Desse modo, com base nos relatos trazidos, é possível inferir que o trabalho pode ser considerado uma proposta formativa interdisciplinar que buscou alcançar melhorias na saúde e no bem-estar dos estudantes, além de contribuir para o desenvolvimento do caráter crítico e reflexivo desses participantes, tal como relatou E12:

“Todas as etapas do trabalho me ajudaram a compreender melhor o assunto, me fez entender que uma alimentação saudável é aquela em que há equilíbrio. Que a privação de certos alimentos não é necessária, o importante mesmo é consumi-los com moderação. A alimentação saudável, aliada à prática de atividades físicas são fatores essenciais para viver bem” (E12).

Figura 1 – Pirâmide alimentar construída pelos estudantes participantes do trabalho.Fonte: arquivo de pesquisa.

Baseando-se nos dados analisados, o Diagrama 1 apresenta o quantitativo de estudantes que se encaixam em cada uma das categorias que emergiram neste trabalho. É importante destacar que alguns deles se encaixam em mais de uma categoria.

Diagrama 1 – Número de estudantes em cada categoria, com base na Análise de Conteúdo proposta por Bardin (2011).Fonte: Os autores.

CONSIDERAÇÕES FINAIS

Avaliamos que o presente trabalho proporcionou aos estudantes novos conhecimentos e relevantes reflexões a respeito dos aspectos biológicos, culturais e psicológicos relacionados à alimentação saudável e à qualidade de vida, além de promover conscientização social e cultural sobre a temática em pauta. Conclui-se que o ambiente escolar, lócus primordial para desenvolver ações formativas que podem articular relevantes conhecimentos para mobilizar atitudes na vida, permitiu promover atividades e discussões em diálogo com o Ensino de Ciências, que, nesse caso, permitiram aos estudantes desenvolver visões críticas e conscientes sobre os diversos hábitos alimentares e seus impactos para o desenvolvimento humano e a saúde como um todo.

 

REFERÊNCIAS

BARDIN, L. Análise de conteúdo. Tradução: Luiz Antero Reto; Augusto Pinheiro. 3ª reimpressão da 1ª edição de 2011. São Paulo: Edições 70, 2011.

CÂMARA, R. H. Análise de conteúdo: da teoria à prática em pesquisas sociais aplicadas às organizações. Gerais: Revista Interinstitucional de Psicologia, v. 6, n. 2, p. 179-191, jul-dez, 2013.

FAZENDA, I. O que é interdisciplinaridade? São Paulo: Editora Cortez, 2008.

GATTI, B. A.; ANDRE, M. E. D. A. A relevância dos métodos de Pesquisa Qualitativa em Educação no Brasil. In: WELLER, W.; PFAFF, N. (org.). Metodologias da pesquisa qualitativa em Educação: Teoria e Prática. Petrópolis: VOZES, 2010. p. 29-38.

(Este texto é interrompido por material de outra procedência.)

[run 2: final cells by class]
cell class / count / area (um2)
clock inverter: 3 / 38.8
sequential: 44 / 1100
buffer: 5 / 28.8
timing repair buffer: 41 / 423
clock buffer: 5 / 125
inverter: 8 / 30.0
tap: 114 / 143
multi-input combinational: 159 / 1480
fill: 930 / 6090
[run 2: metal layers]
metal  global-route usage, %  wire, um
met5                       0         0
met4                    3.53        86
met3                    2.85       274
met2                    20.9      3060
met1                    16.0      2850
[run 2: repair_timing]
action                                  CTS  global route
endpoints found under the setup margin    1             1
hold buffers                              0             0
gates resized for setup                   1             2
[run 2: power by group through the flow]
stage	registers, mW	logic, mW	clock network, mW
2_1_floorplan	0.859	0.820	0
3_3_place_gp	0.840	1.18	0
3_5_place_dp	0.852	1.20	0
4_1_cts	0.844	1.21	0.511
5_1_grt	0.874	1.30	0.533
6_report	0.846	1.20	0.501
$ cat src/rtl/bcd_timer_pkg.sv
// bcd_timer_pkg: shared types and helpers for the BCD timer controller.
// Holds the FSM state enum, the BCD digit type and the digit validity check.
package bcd_timer_pkg;

  typedef enum logic [1:0] {
    IDLE,
    RUN,
    PAUSE,
    DONE
  } state_t;

  typedef logic [3:0] bcd_digit_t;

  localparam bcd_digit_t BCD_MAX = 4'd9;

  function automatic logic bcd_valid(input bcd_digit_t d);
    return d <= BCD_MAX;
  endfunction

endpackage
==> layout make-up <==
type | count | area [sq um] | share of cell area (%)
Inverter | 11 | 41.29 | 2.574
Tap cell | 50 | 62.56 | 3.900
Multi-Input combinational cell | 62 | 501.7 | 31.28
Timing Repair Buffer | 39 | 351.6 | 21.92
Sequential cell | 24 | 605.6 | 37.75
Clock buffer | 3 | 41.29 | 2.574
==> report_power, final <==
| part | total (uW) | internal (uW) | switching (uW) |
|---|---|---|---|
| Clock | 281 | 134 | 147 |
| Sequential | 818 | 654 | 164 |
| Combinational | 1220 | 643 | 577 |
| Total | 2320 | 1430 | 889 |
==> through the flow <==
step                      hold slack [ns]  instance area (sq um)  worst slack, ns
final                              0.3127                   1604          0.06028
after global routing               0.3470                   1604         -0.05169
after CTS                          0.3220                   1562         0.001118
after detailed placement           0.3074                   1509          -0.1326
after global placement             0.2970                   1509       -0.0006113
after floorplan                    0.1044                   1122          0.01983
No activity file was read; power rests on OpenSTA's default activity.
File: config.mk
export PLATFORM = sky130hd
export DESIGN_NAME = polyphase_halfband_interpolator
export DESIGN_NICKNAME = d
export VERILOG_FILES = /design/src/rtl/polyphase_halfband_interpolator.sv
export SDC_FILE = /design/constraint.sdc
export NUM_CORES = 1
export LEC_CHECK = 0
export BUFFER_PORTS_ARGS = -buffer_cell sky130_fd_sc_hd__buf_2
export CAP_MARGIN = 20
export CORE_ASPECT_RATIO = 2
export CORE_UTILIZATION = 25
export CTS_CLUSTER_SIZE = 40
export DETAILED_ROUTE_END_ITERATION = 16
export PLACE_DENSITY_LB_ADDON = 0.15
export SYNTH_ARGS = -nofsm -noshare
export SYNTH_HDL_FRONTEND = slang
export SYNTH_SLANG_ARGS = --single-unit
File: constraint.sdc
create_clock -name clk -period 6.4 [get_ports clk]
set_input_delay 0.32 -clock clk [delete_from_list [all_inputs] [get_ports clk]]
set_output_delay 0.32 -clock clk [all_outputs]
set_load 0.02 [all_outputs]
<file path="config.mk">
export PLATFORM = sky130hd
export DESIGN_NAME = key_move_scheduler_flat
export DESIGN_NICKNAME = d
export VERILOG_FILES = /design/src/rtl/pixel_move_pkg.sv /design/src/rtl/key_move_scheduler_if.sv /design/src/rtl/key_move_scheduler_debounce.sv /design/src/rtl/key_move_scheduler.sv /design/src/flat_wrapper.sv
export SDC_FILE = /design/constraint.sdc
export NUM_CORES = 1
export LEC_CHECK = 0
export CAP_MARGIN = 0
export CORE_ASPECT_RATIO = 1.1
export CORE_MARGIN = 2
export CORE_UTILIZATION = 60
export CTS_CLUSTER_SIZE = 12
export DETAILED_ROUTE_END_ITERATION = 8
export GPL_ROUTABILITY_DRIVEN = 0
export PLACE_DENSITY = 0.83
export SLEW_MARGIN = 10
export SYNTH_ARGS = -nofsm -noshare
export SYNTH_HDL_FRONTEND = slang
export SYNTH_SLANG_ARGS = --single-unit
</file>
<file path="constraint.sdc">
create_clock -name clk -period 9 [get_ports clk]
set_input_delay 0.9 -clock clk [delete_from_list [all_inputs] [get_ports clk]]
set_output_delay 0.9 -clock clk [all_outputs]
set_load 0.02 [all_outputs]
</file>
<file path="config.mk">
export PLATFORM = sky130hd
export DESIGN_NAME = mdu_div_ctrl
export DESIGN_NICKNAME = d
export VERILOG_FILES = /design/src/rtl/mdu_div_ctrl_pkg.sv /design/src/rtl/divide_high_pace.sv /design/src/rtl/mdu_div_ctrl.sv
export SDC_FILE = /design/constraint.sdc
export NUM_CORES = 1
export LEC_CHECK = 0
export CORE_MARGIN = 4
export CORE_UTILIZATION = 56
export DETAILED_ROUTE_END_ITERATION = 6
export PLACE_DENSITY = 0.75
export SKIP_LAST_GASP = 1
export SYNTH_ARGS = -nofsm -noshare
export SYNTH_HDL_FRONTEND = slang
export SYNTH_SLANG_ARGS = --single-unit
</file>
<file path="constraint.sdc">
create_clock -name clk -period 4.8 [get_ports clk]
set_clock_uncertainty 0.1 [all_clocks]
set_input_delay 0.48 -clock clk [delete_from_list [all_inputs] [get_ports clk]]
set_output_delay 0.48 -clock clk [all_outputs]
set_load 0.05 [all_outputs]
</file>
[src/rtl/fact_job_queue.sv]
// fact_job_queue: request front-end for the factorial core.
// Buffers n operands in a small FIFO and dispatches them one at a time to
// the core. Results come back as {n, fn} pairs in request order. n = 0 is
// answered locally because the core cannot terminate on it.
// Optional feature macro: FACT_OVF_CHECK_EN. When defined, operands above
// N_MAX are answered locally with res_fn = 0 and res_ovf = 1 instead of
// being sent to the core.
//
// state   | meaning
// S_IDLE  | waiting for a queued request; pops the FIFO head when present
// S_ISSUE | one-cycle start pulse to the core with fact_n = job_n
// S_WAIT  | job in flight, fact_n held, waiting for fact_done
// S_OUT   | result held on the result port until res_ready
module fact_job_queue #(
  parameter int N_WIDTH  = 8,
  parameter int FN_WIDTH = 32,
  parameter int DEPTH    = 4,
  parameter int N_MAX    = 12
) (
  input  logic                clk,
  input  logic                rst,
  input  logic                req_valid,
  output logic                req_ready,
  input  logic [N_WIDTH-1:0]  req_n,
  output logic                fact_start,
  output logic [N_WIDTH-1:0]  fact_n,
  input  logic                fact_done,
  input  logic [FN_WIDTH-1:0] fact_fn,
  output logic                res_valid,
  input  logic                res_ready,
  output logic [N_WIDTH-1:0]  res_n,
  output logic [FN_WIDTH-1:0] res_fn,
  output logic                res_ovf,
  output logic                busy
);

  localparam int PTR_W = $clog2(DEPTH);
  localparam logic [PTR_W:0]       DEPTH_C = (PTR_W+1)'(DEPTH);
  localparam logic [N_WIDTH-1:0]   N_MAX_C = N_WIDTH'(N_MAX);

`ifdef FACT_OVF_CHECK_EN
  localparam bit OVF_EN = 1'b1;
`else
  localparam bit OVF_EN = 1'b0;
`endif

  typedef enum logic [1:0] {
    S_IDLE  = 2'd0,
    S_ISSUE = 2'd1,
    S_WAIT  = 2'd2,
    S_OUT   = 2'd3
  } state_t;

  state_t state, state_nx;

  logic [N_WIDTH-1:0]  mem [DEPTH];
  logic [PTR_W-1:0]    wr_ptr, rd_ptr;
  logic [PTR_W:0]      count;
  logic                full, empty, push, pop;
  logic [N_WIDTH-1:0]  head_n;
  logic                head_zero, ovf_hit;

  logic [N_WIDTH-1:0]  job_n;
  logic [N_WIDTH-1:0]  fact_n_q;
  logic [N_WIDTH-1:0]  res_n_q;
  logic [FN_WIDTH-1:0] res_fn_q;
  logic                res_ovf_q;

  // FIFO status; ready comes only from registered count, never from a pop
  assign full      = (count == DEPTH_C);
  assign empty     = (count == '0);
  assign push      = req_valid && !full;
  assign pop       = (state == S_IDLE) && !empty;
  assign head_n    = mem[rd_ptr];
  assign head_zero = (head_n == '0);
  // With the feature compiled out this is constant 0 and the local
  // overflow path disappears.
  assign ovf_hit   = OVF_EN && (head_n > N_MAX_C);

  // FIFO storage write; no reset needed, entries are qualified by count
  always_ff @(posedge clk) begin
    if (push) mem[wr_ptr] <= req_n;
  end

  // FIFO pointers and occupancy count
  always_ff @(posedge clk or negedge rst) begin
    if (!rst) begin
      wr_ptr <= '0;
      rd_ptr <= '0;
      count  <= '0;
    end else begin
      if (push) wr_ptr <= wr_ptr + 1'b1;
      if (pop)  rd_ptr <= rd_ptr + 1'b1;
      case ({push, pop})
        2'b10:   count <= count + 1'b1;
        2'b01:   count <= count - 1'b1;
        default: count <= count;
      endcase
    end
  end

  // FSM state register
  always_ff @(posedge clk or negedge rst) begin
    if (!rst) state <= S_IDLE;
    else      state <= state_nx;
  end

  // FSM next-state logic; fact_done outside S_WAIT is ignored
  always_comb begin
    state_nx = state;
    case (state)
      S_IDLE: begin
        if (!empty) begin
          if (head_zero || ovf_hit) state_nx = S_OUT;
          else                      state_nx = S_ISSUE;
        end
      end
      S_ISSUE: state_nx = S_WAIT;
      S_WAIT:  if (fact_done) state_nx = S_OUT;
      S_OUT:   if (res_ready) state_nx = S_IDLE;
      default: state_nx = S_IDLE;
    endcase
  end

  // FSM outputs
  always_comb begin
    fact_start = (state == S_ISSUE);
    res_valid  = (state == S_OUT);
    busy       = (state != S_IDLE) || !empty;
    req_ready  = !full;
  end

  // Job and result registers; loaded on pop (local results) or on done
  always_ff @(posedge clk or negedge rst) begin
    if (!rst) begin
      job_n     <= '0;
      fact_n_q  <= '0;
      res_n_q   <= '0;
      res_fn_q  <= '0;
      res_ovf_q <= 1'b0;
    end else begin
      if (pop) begin
        job_n <= head_n;
        if (head_zero) begin
          res_n_q   <= head_n;
          res_fn_q  <= FN_WIDTH'(1);
          res_ovf_q <= 1'b0;
        end else if (ovf_hit) begin
          res_n_q   <= head_n;
          res_fn_q  <= '0;
          res_ovf_q <= 1'b1;
        end else begin
          fact_n_q <= head_n;
        end
      end
      if ((state == S_WAIT) && fact_done) begin
        res_n_q   <= job_n;
        res_fn_q  <= fact_fn;
        res_ovf_q <= 1'b0;
      end
    end
  end

  assign fact_n  = fact_n_q;
  assign res_n   = res_n_q;
  assign res_fn  = res_fn_q;
  assign res_ovf = res_ovf_q;

endmodule

[config.mk]
export PLATFORM = sky130hd
export DESIGN_NAME = fact_job_queue
export DESIGN_NICKNAME = d
export VERILOG_FILES = /design/src/rtl/fact_job_queue.sv
export SDC_FILE = /design/constraint.sdc
export NUM_CORES = 1
export LEC_CHECK = 0
export ABC_AREA = 0
export CAP_MARGIN = 40
export CORE_ASPECT_RATIO = 1.75
export CORE_UTILIZATION = 55
export CTS_BUF_LIST = sky130_fd_sc_hd__clkbuf_8
export DETAILED_ROUTE_END_ITERATION = 8
export GPL_TIMING_DRIVEN = 0
export PLACE_DENSITY = 0.88
export SYNTH_ARGS = -nofsm -noshare
export SYNTH_HDL_FRONTEND = slang
export SYNTH_SLANG_ARGS = --single-unit
export TNS_END_PERCENT = 1
[constraint.sdc]
create_clock -name clk -period 4.48 [get_ports clk]
set_clock_uncertainty 0.2 [all_clocks]
set_input_delay 1.344 -clock clk [delete_from_list [all_inputs] [get_ports clk]]
set_output_delay 1.344 -clock clk [all_outputs]
set_load 0.02 [all_outputs]
# [After elaboration in Yosys (flattened, before gate mapping)]
# Memory sizes are Yosys's and may differ from the RTL's.
# Cells that the tools add are included.
[totals] mem_bits_rw=32 inputBits=45 latchBits=0 mem_count=1 register_bits=66 out_inout_bits=53 romBits=0 elab_cells=57
[classes] multipliers=0 order_cmp=0 shifts=0 n_div=0 n_addsub=4 bitwise_logic=1 mux=17 reduce_logical=16 eq_ne=9
[mem_list] name="mem" words=4 width=8 rd=1 rd_ports_with_merged_regs=0 write_ports=1 line="56" text="logic [N_WIDTH-1:0] mem [DEPTH];"
[op_table] cell="$mux W32" count=3
[op_table] cell="$mux W8" count=3
[op_table] cell="$logic_not A8 Y1" count=1
[op_table] cell="$mux W2" count=4
[op_table] cell="$pmux W2 S4" count=1
[op_table] cell="$reduce_bool A2 Y1" count=4
[op_table] cell="$eq A2 B2 Y1 const B" count=3
[op_table] cell="$pmux W3 S2" count=1
[op_table] cell="$mux W1" count=5
[op_table] cell="$add A2 B1 Y2 const B" count=2
[op_table] cell="$eq A2 B1 Y1 const B" count=2
[op_table] cell="$ne A2 B2 Y1 const B" count=2
[op_table] cell="$reduce_and A2 Y1" count=2
[op_table] cell="$add A3 B1 Y3 const B" count=1
[op_table] cell="$eq A3 B3 Y1 const B" count=1
[op_table] cell="$logic_and A1 B1 Y1" count=3
[op_table] cell="$logic_not A3 Y1" count=1
[op_table] cell="$reduce_and A3 Y1" count=1
[op_table] cell="$sub A3 B1 Y3 const B" count=1
[op_table] cell="$logic_not A1 Y1" count=2
[op_table] cell="$logic_not A2 Y1" count=1
[op_table] cell="$ne A2 B1 Y1 const B" count=1
[op_table] cell="$logic_or A1 B1 Y1" count=1
[op_table] cell="$not A1 Y1" count=1

# [Depth between registers and ports, before layout]
# Gate-level depths: netlist of run 1.
[depth] ltp_word=5 depth_mapped=11

# [Least setup slack after synthesis of run 1]
# No wires, ideal clock.
[synth_path] path_type="input to register" start="input port req_valid" end="register count[2]" n_path_buf=0 t_arrival_ps=2512 slack_ps=1689 stages=8 cell_sequence="and2_1 -> inv_1 -> ha_1 -> inv_1 -> fa_1 -> xor2_1 -> nor2_1 -> xor2_1"
[synth_via] elab_chain_len=3
[synth_rtl] item="from (decl)" line="22" text="input logic req_valid,"
[synth_rtl] item="$logic_and A1 B1 Y1 *" line="72" text="assign push = req_valid && !full;"
[synth_rtl] item="$eq A2 B1 Y1 or $eq A2 B2 Y1 (tied branches)" line="94" text="case ({push, pop})"
[synth_rtl] item="$pmux W3 S2 or $reduce_bool A2 Y1 (tied branches)"
[synth_rtl] item="to (signal assigned)" line="95" text="2'b10: count <= count + 1'b1;"
[synth_rtl] item="to (signal assigned)" line="96" text="2'b01: count <= count - 1'b1;"
[synth_rtl] item="to (signal assigned)" line="97" text="default: count <= count;"
[synth_rtl] item="to (decl)" line="58" text="logic [PTR_W:0] count;"
# Every way passes the cells marked *; elsewhere a longest branch is shown, timed or not.
# A chain may end at the register's enable or synchronous reset.

# [Worst setup path after layout of run 1]
[layout_path] start="register state[0]" end="output port busy"
[layout_via] elab_chain_len=2
[layout_rtl] item="from (decl)" line="54" text="state_t state, state_nx;"
[layout_rtl] item="from (signal assigned)" line="105" text="else state <= state_nx;"
[layout_rtl] item="$reduce_bool A2 Y1" line="129" text="busy = (state != S_IDLE) || !empty;"
[layout_rtl] item="$logic_or A1 B1 Y1" line="129"
[layout_rtl] item="to (decl)" line="34" text="output logic busy"
# Every way passes these cells.

==> results of run 1 <==
==> synth_stat cells, drive strengths merged, types with 2 or more instances <==
| cell | number |
|---|---|
| nand2 | 106 |
| dfrtp | 65 |
| o21ai | 50 |
| edfxtp | 32 |
| inv | 19 |
| clkbuf | 12 |
| ha | 10 |
| mux4 | 8 |
| buf | 6 |
| and3 | 5 |
| xnor2 | 4 |
| a21oi | 2 |
| and2 | 2 |
| nand2b | 2 |
| nor2 | 2 |
| nor4 | 2 |
| xor2 | 2 |
==> metrics by stage <==
stage               setup WS, ps  hold WS, ps  area [sq um]  utilization  std cells
floorplan                   1690          246          3970            -        338
global placement            -128          259          5030        0.728        518
detailed placement          1110          263          5070        0.735        520
CTS                         1130          287          5290        0.766        536
global route                1060          319          5290        0.766        536
finish                      1170          281          5290        0.766        536
<file path="config.mk">
export PLATFORM = sky130hd
export DESIGN_NAME = gray_counter_n
export DESIGN_NICKNAME = d
export VERILOG_FILES = /design/src/rtl/gray_pkg.sv /design/src/rtl/bin2gray_n.sv /design/src/rtl/gray_counter_n.sv
export SDC_FILE = /design/constraint.sdc
export NUM_CORES = 1
export LEC_CHECK = 0
export CAP_MARGIN = 20
export CORE_AREA = 4 4 41 43
export CTS_CLUSTER_DIAMETER = 30
export CTS_CLUSTER_SIZE = 10
export DETAILED_ROUTE_END_ITERATION = 12
export DIE_AREA = 0 0 45 47
export PLACE_DENSITY = 0.68
export SYNTH_ARGS = -nofsm -noshare
export SYNTH_HDL_FRONTEND = slang
export SYNTH_SLANG_ARGS = --single-unit
</file>
<file path="constraint.sdc">
create_clock -name clk -period 1.6 [get_ports clk]
set_input_delay 0.32 -clock clk [delete_from_list [all_inputs] [get_ports clk]]
set_output_delay 0.32 -clock clk [all_outputs]
set_load 0.01 [all_outputs]
</file>
--- src/rtl/pirdsp_simd_pkg.sv ---
// pirdsp_simd_pkg: SIMD mode encodings, ALU segment boundaries and lane-count helper
package pirdsp_simd_pkg;

    typedef enum logic [1:0] {
        MODE_27X18   = 2'b00,
        MODE_SUM_9X9 = 2'b01,
        MODE_SUM_4X4 = 2'b10,
        MODE_SUM_2X2 = 2'b11
    } simd_mode_e;

    typedef enum logic {IDLE, EMIT} unpack_state_e;

    localparam int SEG_BOUND [10] = '{0, 13, 17, 23, 27, 31, 35, 41, 45, 48};

    function automatic logic [3:0] lane_count(input simd_mode_e m);
        return 4'd1 << m;
    endfunction

endpackage

--- src/rtl/simd_lane_extract.sv ---
// simd_lane_extract: slices one lane out of the packed word and folds its carry in.
// SIMD_UNPACK_OVF_CNT_EN adds the has_carry flag used by the overflow counter.
module simd_lane_extract
    import pirdsp_simd_pkg::*;
#(
    parameter int DATA_W = 48,
    parameter int OUT_W  = 50
) (
    input  logic              mode_ok,
    input  simd_mode_e        mode,
    input  logic [2:0]        lane,
    input  logic [DATA_W-1:0] s,
    input  logic [15:0]       carry,
    input  logic              cout,
    output logic [OUT_W-1:0]  data,
`ifdef SIMD_UNPACK_OVF_CNT_EN
    output logic              has_carry,
`endif
    output logic              last
);

    logic [3:0]       step;
    logic [3:0]       lo_idx;
    logic [3:0]       hi_idx;
    logic [3:0]       pair_idx;
    logic [5:0]       lo;
    logic [5:0]       w;
    logic [15:0]      pr;
    logic [1:0]       c;
    logic [OUT_W-1:0] mask;

    // Lane k of an n-lane mode spans segments [k*8/n, (k+1)*8/n); the last lane runs to the top bit
    always_comb begin
        step     = 4'd8 >> mode;
        last     = {1'b0, lane} == lane_count(mode) - 4'd1;
        lo_idx   = {1'b0, lane} * step;
        hi_idx   = lo_idx + step;
        pair_idx = hi_idx - 4'd1;
        lo       = 6'(SEG_BOUND[lo_idx]);
        w        = (last ? 6'(DATA_W) : 6'(SEG_BOUND[hi_idx])) - lo;
        pr       = carry >> {pair_idx, 1'b0};
        c        = last ? {1'b0, cout} : {1'b0, pr[1]} + {1'b0, pr[0]};
        mask     = {OUT_W{1'b1}} >> (OUT_W - int'(w));
        data     = mode_ok ? (OUT_W'(s >> lo) & mask) + (OUT_W'(c) << w) : '0;
    end

`ifdef SIMD_UNPACK_OVF_CNT_EN
    assign has_carry = |c;
`endif

endmodule
<file path="config.mk">
export PLATFORM = sky130hd
export DESIGN_NAME = dac_smooth_tx
export DESIGN_NICKNAME = d
export VERILOG_FILES = /design/src/rtl/dac_smooth_tx.sv
export SDC_FILE = /design/constraint.sdc
export NUM_CORES = 1
export LEC_CHECK = 0
export ABC_AREA = 1
export BUFFER_PORTS_ARGS = -buffer_cell sky130_fd_sc_hd__buf_2
export CAP_MARGIN = 10
export CORE_MARGIN = 4
export CORE_UTILIZATION = 30
export CTS_CLUSTER_SIZE = 8
export DETAILED_ROUTE_END_ITERATION = 6
export SLEW_MARGIN = 0
export SYNTH_ARGS = -nofsm -noshare
export SYNTH_HDL_FRONTEND = slang
export SYNTH_SLANG_ARGS = --single-unit
</file>
<file path="constraint.sdc">
create_clock -name clk -period 12.2 [get_ports clk]
set_input_delay 2.44 -clock clk [delete_from_list [all_inputs] [get_ports clk]]
set_output_delay 2.44 -clock clk [all_outputs]
set_load 0.01 [all_outputs]
</file>
<file path="src/rtl/dac_smooth_tx.sv">
// Zero-order-hold upsampler for an AXI-Stream sample source, followed by a first-order Q32 IIR smoother driving a DAC bus.
// Optional DAC_OFFSET_BINARY_EN: emit offset-binary codes (MSB inverted after saturation) instead of two's complement.
module dac_smooth_tx #(
    parameter int DAC_WIDTH        = 14,
    parameter int AXIS_TDATA_WIDTH = 32,
    parameter int B                = 2158,
    parameter int HOLD_LOG2        = 3
) (
    input  logic                        clk,
    input  logic                        reset,
    input  logic [AXIS_TDATA_WIDTH-1:0] s_axis_tdata,
    input  logic                        s_axis_tvalid,
    output logic                        s_axis_tready,
    output logic [DAC_WIDTH-1:0]        dac_dat_a,
    output logic                        sample_tick,
    output logic                        underflow,
    input  logic                        underflow_clr,
    output logic [15:0]                 underflow_cnt
);

    localparam int W = DAC_WIDTH + 32;
    localparam logic signed [W-1:0] B_S     = W'(longint'(B));
    localparam logic signed [W-1:0] TWO_B_S = W'(2 * longint'(B));
    localparam logic signed [W:0]   HALF_S  = (W+1)'(64'sd2147483648);
    localparam logic [HOLD_LOG2-1:0] CNT_MAX = '1;
`ifdef DAC_OFFSET_BINARY_EN
    localparam logic [DAC_WIDTH-1:0] OUT_XOR = {1'b1, {(DAC_WIDTH-1){1'b0}}};
`else
    localparam logic [DAC_WIDTH-1:0] OUT_XOR = '0;
`endif

    typedef enum logic [1:0] {IDLE, RUN, STARVED} state_t;

    state_t                 r_state;
    state_t                 w_state_next;
    logic [HOLD_LOG2-1:0]   r_cnt;
    logic [HOLD_LOG2-1:0]   w_cnt_next;
    logic                   r_rst_done;
    logic                   r_tick;
    logic                   r_underflow;
    logic [15:0]            r_uf_cnt;
    logic                   w_wrap;
    logic                   w_ready;
    logic                   w_xfer;
    logic                   w_load;
    logic                   w_miss;

    logic signed [DAC_WIDTH-1:0] r_x_hold;
    logic signed [DAC_WIDTH-1:0] r_x_hold_d;
    logic signed [W-1:0]         r_p0;
    logic signed [W-1:0]         r_p1;
    logic signed [W-1:0]         r_s;
    logic signed [W-1:0]         r_y;
    logic [DAC_WIDTH-1:0]        r_dac;
    logic signed [W-1:0]         w_x_ext;
    logic signed [W-1:0]         w_xd_ext;
    logic signed [W-1:0]         w_fb;
    logic signed [W:0]           w_rnd;
    logic [DAC_WIDTH:0]          w_q;
    logic [DAC_WIDTH-1:0]        w_sat;
    logic                        w_unused_tdata;

    // Ready depends on state/count only; r_rst_done keeps it low for the clock after reset.
    assign w_wrap  = (r_cnt == CNT_MAX);
    assign w_ready = r_rst_done && ((r_state == IDLE) || (r_state == STARVED) ||
                                    ((r_state == RUN) && w_wrap));
    assign w_xfer  = s_axis_tvalid && w_ready;

    always_comb begin
        w_state_next = r_state;
        w_cnt_next   = r_cnt + HOLD_LOG2'(1);
        w_load       = 1'b0;
        w_miss       = 1'b0;
        case (r_state)
            IDLE: begin
                w_cnt_next = '0;
                if (w_xfer) begin
                    w_load       = 1'b1;
                    w_state_next = RUN;
                end
            end
            RUN: begin
                if (w_wrap) begin
                    if (w_xfer) begin
                        w_load = 1'b1;
                    end else begin
                        w_miss       = 1'b1;
                        w_state_next = STARVED;
                    end
                end
            end
            STARVED: begin
                if (w_xfer) begin
                    w_load       = 1'b1;
                    w_cnt_next   = '0;
                    w_state_next = RUN;
                end else if (w_wrap) begin
                    w_miss = 1'b1;
                end
            end
            default: begin
                w_state_next = IDLE;
                w_cnt_next   = '0;
            end
        endcase
    end

    always_ff @(posedge clk) begin
        if (!reset) begin
            r_state     <= IDLE;
            r_cnt       <= '0;
            r_rst_done  <= 1'b0;
            r_tick      <= 1'b0;
            r_underflow <= 1'b0;
            r_uf_cnt    <= '0;
            r_x_hold    <= '0;
        end else begin
            r_state    <= w_state_next;
            r_cnt      <= w_cnt_next;
            r_rst_done <= 1'b1;
            r_tick     <= w_xfer;
            if (w_load) begin
                r_x_hold <= s_axis_tdata[DAC_WIDTH-1:0];
            end
            // A missed sample outranks a simultaneous clear.
            if (w_miss) begin
                r_underflow <= 1'b1;
                if (underflow_clr) begin
                    r_uf_cnt <= 16'd1;
                end else if (r_uf_cnt != 16'hFFFF) begin
                    r_uf_cnt <= r_uf_cnt + 16'd1;
                end
            end else if (underflow_clr) begin
                r_underflow <= 1'b0;
                r_uf_cnt    <= '0;
            end
        end
    end

    assign w_x_ext  = {{32{r_x_hold[DAC_WIDTH-1]}}, r_x_hold};
    assign w_xd_ext = {{32{r_x_hold_d[DAC_WIDTH-1]}}, r_x_hold_d};
    assign w_fb     = (r_y >>> 32) * TWO_B_S;
    assign w_rnd    = $signed({r_y[W-1], r_y}) + HALF_S;
    assign w_q      = w_rnd[W:32];

    always_comb begin
        w_sat = w_q[DAC_WIDTH-1:0];
        if (w_q[DAC_WIDTH] != w_q[DAC_WIDTH-1]) begin
            w_sat = {w_q[DAC_WIDTH], {(DAC_WIDTH-1){~w_q[DAC_WIDTH]}}};
        end
    end

    always_ff @(posedge clk) begin
        if (!reset) begin
            r_x_hold_d <= '0;
            r_p0       <= '0;
            r_p1       <= '0;
            r_s        <= '0;
            r_y        <= '0;
            r_dac      <= OUT_XOR;
        end else begin
            r_x_hold_d <= r_x_hold;
            r_p0       <= w_x_ext * B_S;
            r_p1       <= w_xd_ext * B_S;
            r_s        <= r_p0 + r_p1;
            r_y        <= r_s + r_y - w_fb;
            r_dac      <= w_sat ^ OUT_XOR;
        end
    end

    assign w_unused_tdata = &{1'b0, s_axis_tdata[AXIS_TDATA_WIDTH-1:DAC_WIDTH]};

    assign s_axis_tready = w_ready;
    assign dac_dat_a     = r_dac;
    assign sample_tick   = r_tick;
    assign underflow     = r_underflow;
    assign underflow_cnt = r_uf_cnt;

endmodule

</file>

KRASILCHIK, M.; MARANDINO, M. Ensino de Ciências e Cidadania. São Paulo: Moderna, 2004. p. 65-69.

POMBO, O. Interdisciplinaridade: conceito, problema e perspectiva. In: POMBO, O.; LEVY, T.; GUIMARÃES, H. A interdisciplinaridade: reflexão e experiência. 2ª edição. Lisboa: Universidade de Lisboa, 1993. p. 8-14.

SIZER, F.; WHITNEY, E. Nutrição: conceitos e controvérsias. 8ª ed. Barueri: Manole, 2003. p. 32-769.